■ Assigned task ■
Only a number is wanted here. Tally the lines of the data that contain "endpoints".
*** Data to examine ***
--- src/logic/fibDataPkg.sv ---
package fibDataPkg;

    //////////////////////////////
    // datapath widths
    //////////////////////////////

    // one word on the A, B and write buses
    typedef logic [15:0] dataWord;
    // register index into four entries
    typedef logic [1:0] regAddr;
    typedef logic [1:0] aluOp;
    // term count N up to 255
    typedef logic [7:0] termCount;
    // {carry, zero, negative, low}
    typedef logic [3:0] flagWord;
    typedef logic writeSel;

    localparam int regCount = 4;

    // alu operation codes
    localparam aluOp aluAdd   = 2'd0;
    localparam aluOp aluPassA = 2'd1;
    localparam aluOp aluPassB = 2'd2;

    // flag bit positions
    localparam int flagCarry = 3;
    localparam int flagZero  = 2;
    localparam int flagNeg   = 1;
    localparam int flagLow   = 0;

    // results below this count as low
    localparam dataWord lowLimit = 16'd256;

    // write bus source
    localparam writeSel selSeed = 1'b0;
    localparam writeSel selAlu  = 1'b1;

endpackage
***
*** Data to examine ***
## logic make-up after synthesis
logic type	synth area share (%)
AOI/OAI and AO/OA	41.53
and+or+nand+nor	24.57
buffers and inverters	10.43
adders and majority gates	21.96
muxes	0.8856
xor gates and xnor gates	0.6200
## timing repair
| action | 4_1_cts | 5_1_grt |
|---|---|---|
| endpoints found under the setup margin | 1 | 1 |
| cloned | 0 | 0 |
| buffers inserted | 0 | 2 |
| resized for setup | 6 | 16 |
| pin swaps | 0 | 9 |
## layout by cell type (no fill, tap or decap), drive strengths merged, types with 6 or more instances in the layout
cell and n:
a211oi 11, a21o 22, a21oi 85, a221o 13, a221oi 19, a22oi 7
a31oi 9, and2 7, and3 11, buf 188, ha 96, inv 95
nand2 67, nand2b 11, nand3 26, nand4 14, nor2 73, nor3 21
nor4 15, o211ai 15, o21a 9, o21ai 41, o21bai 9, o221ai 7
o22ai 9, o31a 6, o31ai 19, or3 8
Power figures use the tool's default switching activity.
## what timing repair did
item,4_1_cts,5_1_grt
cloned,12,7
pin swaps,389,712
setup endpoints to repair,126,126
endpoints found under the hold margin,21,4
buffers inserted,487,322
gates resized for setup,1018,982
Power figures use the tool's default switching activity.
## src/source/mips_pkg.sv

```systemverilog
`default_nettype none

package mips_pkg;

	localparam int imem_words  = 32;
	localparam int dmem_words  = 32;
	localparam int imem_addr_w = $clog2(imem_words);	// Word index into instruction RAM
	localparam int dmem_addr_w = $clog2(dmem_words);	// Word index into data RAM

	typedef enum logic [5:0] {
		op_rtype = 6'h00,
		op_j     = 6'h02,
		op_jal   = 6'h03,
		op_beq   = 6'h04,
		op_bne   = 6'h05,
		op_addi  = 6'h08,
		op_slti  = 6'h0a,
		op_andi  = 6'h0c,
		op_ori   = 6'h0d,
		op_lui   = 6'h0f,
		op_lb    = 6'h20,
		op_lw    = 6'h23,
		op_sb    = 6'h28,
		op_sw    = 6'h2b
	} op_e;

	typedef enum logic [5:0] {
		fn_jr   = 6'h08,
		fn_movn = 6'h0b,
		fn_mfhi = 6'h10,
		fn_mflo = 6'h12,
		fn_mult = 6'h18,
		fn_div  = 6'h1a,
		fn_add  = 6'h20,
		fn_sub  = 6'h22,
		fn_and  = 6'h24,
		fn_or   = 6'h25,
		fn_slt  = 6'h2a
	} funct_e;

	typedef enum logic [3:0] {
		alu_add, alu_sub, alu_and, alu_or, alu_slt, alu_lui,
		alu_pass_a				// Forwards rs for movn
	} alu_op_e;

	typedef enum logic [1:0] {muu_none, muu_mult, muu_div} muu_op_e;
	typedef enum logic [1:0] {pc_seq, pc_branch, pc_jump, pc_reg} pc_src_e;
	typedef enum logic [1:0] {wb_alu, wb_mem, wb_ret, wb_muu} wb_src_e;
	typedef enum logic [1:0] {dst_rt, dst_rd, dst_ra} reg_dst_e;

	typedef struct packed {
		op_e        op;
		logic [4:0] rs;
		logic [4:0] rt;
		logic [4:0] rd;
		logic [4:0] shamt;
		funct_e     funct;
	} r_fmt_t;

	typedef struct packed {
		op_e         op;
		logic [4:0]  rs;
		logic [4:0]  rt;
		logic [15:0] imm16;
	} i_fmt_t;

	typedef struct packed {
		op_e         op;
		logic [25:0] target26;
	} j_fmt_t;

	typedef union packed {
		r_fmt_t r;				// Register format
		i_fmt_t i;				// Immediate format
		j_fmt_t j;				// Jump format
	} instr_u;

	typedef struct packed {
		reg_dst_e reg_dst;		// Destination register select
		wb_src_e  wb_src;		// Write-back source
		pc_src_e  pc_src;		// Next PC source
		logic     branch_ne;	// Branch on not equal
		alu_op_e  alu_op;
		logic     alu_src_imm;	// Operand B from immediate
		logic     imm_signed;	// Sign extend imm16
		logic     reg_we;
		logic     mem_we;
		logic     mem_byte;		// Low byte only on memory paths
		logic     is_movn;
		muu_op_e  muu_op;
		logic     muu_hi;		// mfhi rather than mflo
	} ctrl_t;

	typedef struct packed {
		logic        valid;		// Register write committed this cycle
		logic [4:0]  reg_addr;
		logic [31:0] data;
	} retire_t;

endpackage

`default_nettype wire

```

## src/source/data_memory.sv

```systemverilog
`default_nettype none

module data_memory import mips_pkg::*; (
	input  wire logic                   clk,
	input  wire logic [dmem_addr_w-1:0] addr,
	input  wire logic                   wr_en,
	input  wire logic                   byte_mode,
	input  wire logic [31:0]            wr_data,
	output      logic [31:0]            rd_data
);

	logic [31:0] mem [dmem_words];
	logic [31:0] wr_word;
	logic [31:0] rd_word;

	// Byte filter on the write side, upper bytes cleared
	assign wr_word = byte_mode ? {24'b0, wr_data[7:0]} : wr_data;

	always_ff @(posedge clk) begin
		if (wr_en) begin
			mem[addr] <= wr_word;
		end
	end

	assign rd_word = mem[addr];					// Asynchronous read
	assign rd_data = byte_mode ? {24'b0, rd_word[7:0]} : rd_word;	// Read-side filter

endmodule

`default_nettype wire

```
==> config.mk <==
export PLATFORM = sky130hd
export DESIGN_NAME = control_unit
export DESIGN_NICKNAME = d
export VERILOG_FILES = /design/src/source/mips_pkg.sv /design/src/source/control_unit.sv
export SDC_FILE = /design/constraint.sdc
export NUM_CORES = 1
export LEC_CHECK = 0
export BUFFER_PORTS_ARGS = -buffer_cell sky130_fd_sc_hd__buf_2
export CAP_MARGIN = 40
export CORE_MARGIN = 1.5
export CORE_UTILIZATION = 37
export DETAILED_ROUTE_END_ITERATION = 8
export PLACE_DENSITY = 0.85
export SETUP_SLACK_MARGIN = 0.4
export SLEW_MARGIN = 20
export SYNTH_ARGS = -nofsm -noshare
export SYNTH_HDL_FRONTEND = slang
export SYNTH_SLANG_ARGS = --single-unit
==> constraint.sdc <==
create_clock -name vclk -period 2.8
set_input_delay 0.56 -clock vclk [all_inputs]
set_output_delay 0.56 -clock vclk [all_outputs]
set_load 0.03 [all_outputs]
***
■ Task result ■
3